Una società che – sbarcata in Europa (precisamente a Rotterdam) nel 2011 con il nome di The Schinnerer Group – ha aperto una filiale a Milano nel 2016, con il brand della controllata olandese Mees & Zoonen. Per poi cambiare denominazione (in tutto il mondo) meno di un anno dopo, sostituendo al cognome del fondatore, che nel 1938 aveva creato l’agenzia (Schinnerer, appunto), il suo nome (Victor).

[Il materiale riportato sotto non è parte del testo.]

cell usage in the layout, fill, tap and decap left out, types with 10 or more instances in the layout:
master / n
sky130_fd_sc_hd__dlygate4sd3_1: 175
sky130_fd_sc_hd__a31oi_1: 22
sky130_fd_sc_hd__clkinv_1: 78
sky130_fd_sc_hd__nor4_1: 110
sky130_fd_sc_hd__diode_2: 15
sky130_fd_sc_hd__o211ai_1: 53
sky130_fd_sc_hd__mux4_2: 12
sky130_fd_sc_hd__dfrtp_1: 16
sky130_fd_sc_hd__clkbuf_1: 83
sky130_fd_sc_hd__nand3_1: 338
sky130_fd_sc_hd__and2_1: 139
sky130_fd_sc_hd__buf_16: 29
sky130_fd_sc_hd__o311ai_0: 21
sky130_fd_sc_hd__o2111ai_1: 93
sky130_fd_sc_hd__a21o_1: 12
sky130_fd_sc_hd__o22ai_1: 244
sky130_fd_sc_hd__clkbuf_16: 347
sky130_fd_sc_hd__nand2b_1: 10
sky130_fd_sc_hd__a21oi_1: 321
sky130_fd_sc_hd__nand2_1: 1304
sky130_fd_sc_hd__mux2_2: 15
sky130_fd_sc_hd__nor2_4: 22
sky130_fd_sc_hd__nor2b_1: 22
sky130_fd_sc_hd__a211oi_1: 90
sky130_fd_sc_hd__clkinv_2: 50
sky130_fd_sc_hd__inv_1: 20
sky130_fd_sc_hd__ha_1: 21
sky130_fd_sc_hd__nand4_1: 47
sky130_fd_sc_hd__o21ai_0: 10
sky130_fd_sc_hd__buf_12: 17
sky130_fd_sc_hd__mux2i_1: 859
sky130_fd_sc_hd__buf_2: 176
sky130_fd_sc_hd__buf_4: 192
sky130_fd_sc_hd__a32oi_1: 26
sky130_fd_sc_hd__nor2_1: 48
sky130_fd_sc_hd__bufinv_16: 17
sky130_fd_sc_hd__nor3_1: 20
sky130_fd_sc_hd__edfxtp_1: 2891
--- config.mk ---
export PLATFORM = sky130hd
export DESIGN_NAME = ersof_ctrl
export DESIGN_NICKNAME = d
export VERILOG_FILES = /design/src/hdl/ersof_pkg.sv /design/src/hdl/ersof_ctrl.sv
export SDC_FILE = /design/constraint.sdc
export NUM_CORES = 1
export LEC_CHECK = 0
export ABC_AREA = 0
export BUFFER_PORTS_ARGS = -buffer_cell sky130_fd_sc_hd__buf_4
export CORE_MARGIN = 4
export CORE_UTILIZATION = 47
export DETAILED_ROUTE_END_ITERATION = 10
export GPL_TIMING_DRIVEN = 0
export PLACE_DENSITY_LB_ADDON = 0.2
export SLEW_MARGIN = 20
export SYNTH_ARGS = -nofsm -noshare
export SYNTH_HDL_FRONTEND = slang
export SYNTH_SLANG_ARGS = --single-unit
--- constraint.sdc ---
create_clock -name clk -period 1.3 [get_ports clk]
set_clock_uncertainty 0.1 [all_clocks]
set_input_delay 0.065 -clock clk [delete_from_list [all_inputs] [get_ports clk]]
set_output_delay 0.065 -clock clk [all_outputs]
set_load 0.02 [all_outputs]
## src/rtl/wml_pkg.sv

```systemverilog
// ----------------------------------------------------------------------------
// wml_pkg: shared definitions for the watermark flow controller
// Sizes, result and error codes, and the flag bundle from the arithmetic unit.
// ----------------------------------------------------------------------------
package wml_pkg;

	// wait list depth and stored handle width
	localparam int MAX_WAITERS = 32;
	localparam int HANDLE_BITS = 16;

	// derived widths
	localparam int IDX_W   = (MAX_WAITERS > 1) ? $clog2(MAX_WAITERS) : 1;
	localparam int CNT_W   = $clog2(MAX_WAITERS + 1);
	localparam int BYTES_W = 48;
	localparam int DELTA_W = 32;

	typedef logic [HANDLE_BITS-1:0] handle_t;
	typedef logic [IDX_W-1:0]       idx_t;
	typedef logic [CNT_W-1:0]       cnt_t;
	typedef logic [BYTES_W-1:0]     bytes_t;
	typedef logic [DELTA_W-1:0]     delta_t;

	// input modes
	localparam logic MODE_ADD = 1'b0;
	localparam logic MODE_SUB = 1'b1;

	// result kinds
	localparam logic [1:0] KIND_ADD    = 2'd0;
	localparam logic [1:0] KIND_RESUME = 2'd1;
	localparam logic [1:0] KIND_SUB    = 2'd2;

	// error codes
	localparam logic [1:0] ERR_NONE  = 2'd0;
	localparam logic [1:0] ERR_SAT   = 2'd1;
	localparam logic [1:0] ERR_UNDER = 2'd2;
	localparam logic [1:0] ERR_FULL  = 2'd3;

	// status from the arithmetic unit
	typedef struct packed {
		logic sat;    // add saturated the count
		logic under;  // sub clamped the count at zero
		logic hit;    // watermark test on the updated count
	} arith_flags_t;

endpackage

```

## src/rtl/wml_ram.sv

```systemverilog
// ----------------------------------------------------------------------------
// wml_ram: wait list store
// One write port, one read port, read data registered.
// ----------------------------------------------------------------------------
module wml_ram (
	input  logic             clk,
	input  logic             we,
	input  wml_pkg::idx_t    waddr,
	input  wml_pkg::handle_t wdata,
	input  wml_pkg::idx_t    raddr,
	output wml_pkg::handle_t rdata
);

	wml_pkg::handle_t mem [wml_pkg::MAX_WAITERS];

	// write port
	always_ff @(posedge clk) begin
		if (we) begin
			mem[waddr] <= wdata;
		end
	end

	// registered read port
	always_ff @(posedge clk) begin
		rdata <= mem[raddr];
	end

endmodule

```

## src/rtl/wml_arith.sv

```systemverilog
// ----------------------------------------------------------------------------
// wml_arith: byte count arithmetic
// Count update (saturating add, clamping sub) and the watermark tests.
// ----------------------------------------------------------------------------
module wml_arith (
	input  logic                  mode,
	input  wml_pkg::delta_t       delta,
	input  wml_pkg::bytes_t       count,
	input  wml_pkg::bytes_t       count_upd,
	input  wml_pkg::bytes_t       limit,
	output wml_pkg::bytes_t       next_count,
	output wml_pkg::arith_flags_t flags
);

	logic [wml_pkg::BYTES_W:0]   sum;
	logic                        under;
	logic [wml_pkg::BYTES_W:0]   reach;
	logic [wml_pkg::BYTES_W+1:0] lim3;

	// count update
	always_comb begin
		sum   = {1'b0, count} + (wml_pkg::BYTES_W + 1)'(delta);
		under = wml_pkg::BYTES_W'(delta) > count;
		if (mode == wml_pkg::MODE_ADD) begin
			next_count = sum[wml_pkg::BYTES_W] ? '1 : sum[wml_pkg::BYTES_W-1:0];
		end else begin
			next_count = under ? '0 : count - wml_pkg::BYTES_W'(delta);
		end
	end

	// watermark tests: high mark on add, three quarters on sub
	always_comb begin
		reach = {1'b0, count_upd} + (wml_pkg::BYTES_W + 1)'(delta >> 1);
		lim3  = {1'b0, limit, 1'b0} + {2'b00, limit};
		flags.sat   = sum[wml_pkg::BYTES_W];
		flags.under = under;
		if (mode == wml_pkg::MODE_ADD) begin
			flags.hit = reach >= {1'b0, limit};
		end else begin
			flags.hit = {count_upd, 2'b00} < lim3;
		end
	end

endmodule

```

## src/rtl/watermark_backpressure_waitlist.sv

```systemverilog
// ----------------------------------------------------------------------------
// watermark_backpressure_waitlist: high/low watermark flow control
// Byte counter with a wait list of paused producers held in a synchronous RAM.
// ----------------------------------------------------------------------------
//  channel  | handshake            | payload
//  ---------+----------------------+------------------------------------------
//  command  | start, busy          | mode, byte_delta, producer_handle,
//           |                      | already_paused
//  result   | result_strobe        | kind, paused_now, resumed_handle,
//           |                      | last_of_run, waiting_count, error_code
//  config   | cfg_we               | cfg_wdata (byte limit)
//
//  An add or a sub without release keeps busy high through S_CALC and S_EVAL;
//  its result beat shows in the cycle after S_EVAL. A sub that releases n
//  producers then stays in S_DRAIN, one result beat per cycle, paced by the
//  wait list RAM read port. Reset clears the count, the list length and the
//  limit; the RAM needs no clearing. Results cannot be stalled.
// ----------------------------------------------------------------------------
module watermark_backpressure_waitlist (
	input  logic        clk,
	input  logic        arst_n,
	input  logic        start,
	output logic        busy,
	input  logic        mode,
	input  logic [31:0] byte_delta,
	input  logic [15:0] producer_handle,
	input  logic        already_paused,
	input  logic        cfg_we,
	input  logic [47:0] cfg_wdata,
	output logic        result_strobe,
	output logic [1:0]  kind,
	output logic        paused_now,
	output logic [15:0] resumed_handle,
	output logic        last_of_run,
	output logic [5:0]  waiting_count,
	output logic [1:0]  error_code
);

	typedef enum logic [3:0] {
		S_IDLE  = 4'b0001,
		S_CALC  = 4'b0010,
		S_EVAL  = 4'b0100,
		S_DRAIN = 4'b1000
	} state_t;

	state_t                state_q;
	logic                  mode_q;
	wml_pkg::delta_t       delta_q;
	wml_pkg::handle_t      handle_q;
	logic                  paused_q;
	wml_pkg::bytes_t       count_q;
	wml_pkg::bytes_t       limit_q;
	wml_pkg::cnt_t         total_q;
	wml_pkg::cnt_t         k_q;
	logic [1:0]            err_q;

	wml_pkg::bytes_t       next_count;
	wml_pkg::arith_flags_t flags;

	logic                  ram_we;
	wml_pkg::idx_t         ram_raddr;
	wml_pkg::handle_t      ram_rdata;
	wml_pkg::cnt_t         k_next;
	logic                  k_last;

	assign busy   = (state_q != S_IDLE);
	assign k_next = k_q + wml_pkg::cnt_t'(1);
	assign k_last = (k_next == total_q);

	// push on an add that reaches the mark, from a producer not already paused, with room left
	assign ram_we = (state_q == S_EVAL) && (mode_q == wml_pkg::MODE_ADD) && flags.hit
	                && !paused_q && (total_q < wml_pkg::cnt_t'(wml_pkg::MAX_WAITERS));

	// read address runs one entry ahead of the drain index
	always_comb begin
		ram_raddr = '0;
		if (state_q == S_DRAIN) begin
			ram_raddr = k_next[wml_pkg::IDX_W-1:0];
		end
	end

	wml_arith u_arith (
		.mode       (mode_q),
		.delta      (delta_q),
		.count      (count_q),
		.count_upd  (count_q),
		.limit      (limit_q),
		.next_count (next_count),
		.flags      (flags)
	);

	wml_ram u_ram (
		.clk   (clk),
		.we    (ram_we),
		.waddr (total_q[wml_pkg::IDX_W-1:0]),
		.wdata (handle_q),
		.raddr (ram_raddr),
		.rdata (ram_rdata)
	);

	// limit register
	always_ff @(posedge clk or negedge arst_n) begin
		if (!arst_n) begin
			limit_q <= '0;
		end else if (cfg_we) begin
			limit_q <= cfg_wdata;
		end
	end

	// command capture
	always_ff @(posedge clk) begin
		if (start && !busy) begin
			mode_q   <= mode;
			delta_q  <= byte_delta;
			handle_q <= wml_pkg::handle_t'(producer_handle);
			paused_q <= already_paused;
		end
	end

	// sequencer and state
	always_ff @(posedge clk or negedge arst_n) begin
		if (!arst_n) begin
			state_q <= S_IDLE;
			count_q <= '0;
			total_q <= '0;
			k_q     <= '0;
			err_q   <= wml_pkg::ERR_NONE;
		end else begin
			case (state_q)
				S_IDLE: begin
					if (start) begin
						state_q <= S_CALC;
					end
				end
				S_CALC: begin
					count_q <= next_count;
					if (mode_q == wml_pkg::MODE_ADD) begin
						err_q <= flags.sat ? wml_pkg::ERR_SAT : wml_pkg::ERR_NONE;
					end else begin
						err_q <= flags.under ? wml_pkg::ERR_UNDER : wml_pkg::ERR_NONE;
					end
					state_q <= S_EVAL;
				end
				S_EVAL: begin
					k_q <= '0;
					if (ram_we) begin
						total_q <= total_q + wml_pkg::cnt_t'(1);
					end
					if ((mode_q == wml_pkg::MODE_SUB) && flags.hit && (total_q != '0)) begin
						state_q <= S_DRAIN;
					end else begin
						state_q <= S_IDLE;
					end
				end
				S_DRAIN: begin
					k_q <= k_next;
					if (k_last) begin
						total_q <= '0;
						state_q <= S_IDLE;
					end
				end
				default: begin
					state_q <= S_IDLE;
				end
			endcase
		end
	end

	// result strobe
	always_ff @(posedge clk or negedge arst_n) begin
		if (!arst_n) begin
			result_strobe <= 1'b0;
		end else begin
			result_strobe <= ((state_q == S_EVAL) && !((mode_q == wml_pkg::MODE_SUB)
			                  && flags.hit && (total_q != '0))) || (state_q == S_DRAIN);
		end
	end

	// result payload
	always_ff @(posedge clk) begin
		if (state_q == S_DRAIN) begin
			kind           <= wml_pkg::KIND_RESUME;
			paused_now     <= 1'b0;
			resumed_handle <= 16'(ram_rdata);
			last_of_run    <= k_last;
			waiting_count  <= 6'(total_q - k_next);
			error_code     <= err_q;
		end else if (mode_q == wml_pkg::MODE_ADD) begin
			kind           <= wml_pkg::KIND_ADD;
			resumed_handle <= '0;
			last_of_run    <= 1'b1;
			if (flags.hit && !paused_q) begin
				if (ram_we) begin
					paused_now    <= 1'b1;
					waiting_count <= 6'(total_q + wml_pkg::cnt_t'(1));
					error_code    <= err_q;
				end else begin
					paused_now    <= 1'b0;
					waiting_count <= 6'(total_q);
					error_code    <= wml_pkg::ERR_FULL;
				end
			end else begin
				paused_now    <= paused_q;
				waiting_count <= 6'(total_q);
				error_code    <= err_q;
			end
		end else begin
			kind           <= wml_pkg::KIND_SUB;
			paused_now     <= 1'b0;
			resumed_handle <= '0;
			last_of_run    <= 1'b1;
			waiting_count  <= 6'(total_q);
			error_code     <= err_q;
		end
	end

endmodule

```
==> config.mk <==
export PLATFORM = sky130hd
export DESIGN_NAME = rsa_modular_exponentiation
export DESIGN_NICKNAME = d
export VERILOG_FILES = /design/src/design/rsame_pkg.sv /design/src/design/rsame_modmul.sv /design/src/design/rsa_modular_exponentiation.sv
export VERILOG_INCLUDE_DIRS = /design/src /design/src/design
export SDC_FILE = /design/constraint.sdc
export NUM_CORES = 1
export LEC_CHECK = 0
export BUFFER_PORTS_ARGS = -buffer_cell sky130_fd_sc_hd__buf_4
export CORE_MARGIN = 2
export CORE_UTILIZATION = 60
export DETAILED_ROUTE_END_ITERATION = 8
export PLACE_DENSITY = 0.81
export SLEW_MARGIN = 10
export SYNTH_ARGS = -nofsm -noshare
export SYNTH_HDL_FRONTEND = slang
export SYNTH_SLANG_ARGS = --single-unit
==> constraint.sdc <==
create_clock -name clk -period 8.6 [get_ports clk]
set_input_delay 2.15 -clock clk [delete_from_list [all_inputs] [get_ports clk]]
set_output_delay 2.15 -clock clk [all_outputs]
set_load 0.05 [all_outputs]
## src/hw/rtl/btic_ram.sv

```systemverilog
// Generic single write port, single read port RAM with registered read.
// No dependencies.
module btic_ram #(
  parameter int unsigned WIDTH = 8,
  parameter int unsigned DEPTH = 256
) (
  input  logic                     clk_i,
  input  logic                     we_i,
  input  logic [$clog2(DEPTH)-1:0] waddr_i,
  input  logic [WIDTH-1:0]         wdata_i,
  input  logic                     re_i,
  input  logic [$clog2(DEPTH)-1:0] raddr_i,
  output logic [WIDTH-1:0]         rdata_o
);

  logic [WIDTH-1:0] mem_q [DEPTH];
  logic [WIDTH-1:0] rdata_q;

  always_ff @(posedge clk_i) begin
    if (we_i) begin
      mem_q[waddr_i] <= wdata_i;
    end
    if (re_i) begin
      rdata_q <= mem_q[raddr_i];
    end
  end

  assign rdata_o = rdata_q;

endmodule

```

## config.mk

```make
export PLATFORM = sky130hd
export DESIGN_NAME = btic_ram
export DESIGN_NICKNAME = d
export VERILOG_FILES = /design/src/hw/rtl/btic_ram.sv
export SDC_FILE = /design/constraint.sdc
export NUM_CORES = 2
export LEC_CHECK = 0
export BUFFER_PORTS_ARGS = -buffer_cell sky130_fd_sc_hd__buf_2
export CAP_MARGIN = 0
export CORE_AREA = 2 2 532 270
export CTS_CLUSTER_SIZE = 28
export DETAILED_ROUTE_END_ITERATION = 8
export DIE_AREA = 0 0 534 272
export PLACE_DENSITY = 0.82
export SLEW_MARGIN = 20
export SYNTH_ARGS = -nofsm -noshare
export SYNTH_HDL_FRONTEND = slang
export SYNTH_SLANG_ARGS = --single-unit
export TNS_END_PERCENT = 20
```

## constraint.sdc

```tcl
create_clock -name clk_i -period 2.2 [get_ports clk_i]
set_input_delay 0 -clock clk_i [delete_from_list [all_inputs] [get_ports clk_i]]
set_output_delay 0 -clock clk_i [all_outputs]
set_load 0.005 [all_outputs]
```

==> results.ini <==
[outcome]
status=finished with violations
violations=negative setup slack

[global_route]
grt_max_degree=105
antenna_found_initial=5
grt_pass1_wl_um=322000
track_usage_pct=31.3
first_global_vias=44100
overflow=0

[power]
seq_power_share_pct=55.0
ir_worst_vdd_uv=828
p_sw_share_pct=21.7
clockPowerShare_pct=38.7
p_comb_share_pct=6.3
pwr_density_cell_nw_per_um2=843
netSwitchingPower_mw=17.1
p_int_mw=61.5
leakage_nw=30.2

[placement]
dpl-instance-area_um2=87300
gp_congestion=0.958
dpl.hpwl_um=143000
dp_cells=6165
port_buffers=34

[synth]
avgSynthCellArea_um2=21.3
postSynthRegisterBits=2056
synthCells=3733
yosysUniqueCellTypes=54
syn-cell-area_um2=79600
syn_nets=3760
async_flop_share_pct=0
yosys_warnings=0
synth-edff-count=2056
ys.flop_type=edfxtp_1
seq_area_frac_synth_pct=77.5

[detailed_routing]
vias_per_cell=6.91
drt_iter0_markers=9187
ant_nets=0
wl_um=227000
vias=44800
avgRoutedWirePerCell_um=35.1
first_pass_iters=8
drc=0

[timing]
finalHoldViolations=0
setup_viol=8
fin_setup_tns_ns=-1.28
fin_ws_ns=-0.239
finalClockSkew_ns=0.0890
relSlewSlack_pct=32.9
rsz0062_at_grt=true
timing.fmax_mhz=410
max_slew.worst_pin.slew_ns=1.01
period_needed_ns=2.44
fin_crit_sh_pct=111
maxSlewViolCount=0

[clock_tree]
postCtsSetupBuffers=0
tritoncts=done
clk_latency_ns=0.85
clock_path_buffers=4
clk_pin_slew_ns=0.08
htreeDepth=4
clock-root-buffer=clkbuf_16
clock-sinks=2056
cts-buffers-inserted=166

[floorplan]
die_h_um=272
core_um2=141000
ioPinCount=35
fp.dieW_um=534
initial_core_util_pct=56.4
rows=98
dieArea_um2=145000

[layout]
area_growth_pct=17.0
final_util_pct=66.0
final_common_cell=edfxtp_1
final_layout_size_suffix_gt1_share_pct=33.2
final_cells=6474
final_cell_mix=edfxtp_1, buf_4, mux4_2
nets=4475
regArea_um2=61700
final_cell_area_um2=93200
multi_input_area_um2=16900
num-fill-cells=8263

[worst_setup_path]
crit_chain=mux4_2 > a22oi_1 > a21oi_1 > nor4_2 > nor4_2
critPathArrivalTime_ns=2.98
start_kind=register
required_ns=2.74
end_kind=register
crit_type=reg -> reg
cpMostUsedCell=nor4_2
cpPeakStageDelay_ns=0.63
crit_fanout=1
critPathSlowestCell=nor4_2

[flow_run]
maxCapViolCount=0

[worst_hold_path]
hp-class=in -> reg
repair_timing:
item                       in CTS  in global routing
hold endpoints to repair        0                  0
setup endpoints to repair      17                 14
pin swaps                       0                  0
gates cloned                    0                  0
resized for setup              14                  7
--- config.mk ---
export PLATFORM = sky130hd
export DESIGN_NAME = btic_div
export DESIGN_NICKNAME = d
export VERILOG_FILES = /design/src/hw/rtl/btic_div.sv
export SDC_FILE = /design/constraint.sdc
export NUM_CORES = 1
export LEC_CHECK = 0
export BUFFER_PORTS_ARGS = -buffer_cell sky130_fd_sc_hd__buf_2
export CORE_UTILIZATION = 30
export DETAILED_ROUTE_END_ITERATION = 10
export PLACE_DENSITY = 0.5
export SETUP_SLACK_MARGIN = 0.4
export SYNTH_ARGS = -nofsm -noshare
export SYNTH_HDL_FRONTEND = slang
export SYNTH_SLANG_ARGS = --single-unit
--- constraint.sdc ---
create_clock -name clk_i -period 5.9 [get_ports clk_i]
set_input_delay 1.18 -clock clk_i [delete_from_list [all_inputs] [get_ports clk_i]]
set_output_delay 1.18 -clock clk_i [all_outputs]
set_load 0.01 [all_outputs]
--- src/hw/rtl/btic_div.sv ---
// Pipelined restoring divider, one quotient bit per stage, with sideband.
// Requires num < den * 2**QW. Depends on nothing.
module btic_div #(
  parameter int unsigned NW = 22,
  parameter int unsigned DW = 10,
  parameter int unsigned QW = 22,
  parameter int unsigned SW = 1
) (
  input  logic          clk_i,
  input  logic          rst_ni,
  input  logic          en_i,
  input  logic          valid_i,
  input  logic [NW-1:0] num_i,
  input  logic [DW-1:0] den_i,
  input  logic [SW-1:0] side_i,
  output logic          valid_o,
  output logic [QW-1:0] quo_o,
  output logic [SW-1:0] side_o
);

  localparam int unsigned CW = NW + DW + QW;

  logic [NW-1:0] rem_q  [QW];
  logic [DW-1:0] den_q  [QW];
  logic [QW-1:0] quo_q  [QW];
  logic [SW-1:0] side_q [QW];
  logic [QW-1:0] vld_q;

  for (genvar k = 0; k < QW; k++) begin : g_stage
    logic [NW-1:0] rem_in;
    logic [DW-1:0] den_in;
    logic [QW-1:0] quo_in;
    logic [SW-1:0] side_in;
    logic          vld_in;
    logic [CW-1:0] cand;
    logic [CW-1:0] diff;
    logic          ge;

    if (k == 0) begin : g_first
      assign rem_in  = num_i;
      assign den_in  = den_i;
      assign quo_in  = '0;
      assign side_in = side_i;
      assign vld_in  = valid_i;
    end else begin : g_next
      assign rem_in  = rem_q[k-1];
      assign den_in  = den_q[k-1];
      assign quo_in  = quo_q[k-1];
      assign side_in = side_q[k-1];
      assign vld_in  = vld_q[k-1];
    end

    // Trial subtract of the shifted divisor
    assign cand = CW'(den_in) << (QW - 1 - k);
    assign diff = CW'(rem_in) - cand;
    assign ge   = CW'(rem_in) >= cand;

    always_ff @(posedge clk_i or negedge rst_ni) begin
      if (!rst_ni) begin
        vld_q[k] <= 1'b0;
      end else if (en_i) begin
        vld_q[k] <= vld_in;
      end
    end

    always_ff @(posedge clk_i) begin
      if (en_i) begin
        rem_q[k]  <= ge ? NW'(diff) : rem_in;
        den_q[k]  <= den_in;
        quo_q[k]  <= quo_in | (QW'(ge) << (QW - 1 - k));
        side_q[k] <= side_in;
      end
    end
  end

  assign valid_o = vld_q[QW-1];
  assign quo_o   = quo_q[QW-1];
  assign side_o  = side_q[QW-1];

endmodule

Ma che cosa fa, più in particolare, questa agenzia di sottoscrizione? E come utilizza il digitale? “Ingegnerizziamo il prodotto che ci viene affidato dagli assicuratori di cui assumiamo i rischi”, risponde il suo country manager Tony Cabot – più di 40 anni nel settore assicurativo – a Tab Magazine. “E lo facciamo digitale, attraverso la nostra piattaforma. Che per noi è il cuore dell’agenzia. Gli intermediari che lavorano con noi – soprattutto broker, ma anche agenti – quotano e gestiscono le coperture, i pagamenti dei premi, le liquidazioni e il resto dei documenti da computer, tablet o smartphone. Sempre tramite i loro dispositivi hanno a disposizione il ventaglio di soluzioni che offriamo e le notizie sui rischi sottoscritti, dall’analisi al reporting. Abbiamo iniziato a sviluppare la nostra strategia digitale 20 anni fa negli Stati Uniti – pur, ovviamente, con mezzi differenti da oggi. Mentre in Europa la piattaforma on line è disponibile dal 2014. Prima per i nostri partner olandesi, poi – man mano che ci siamo espansi – anche per gli altri mercati in cui operiamo”.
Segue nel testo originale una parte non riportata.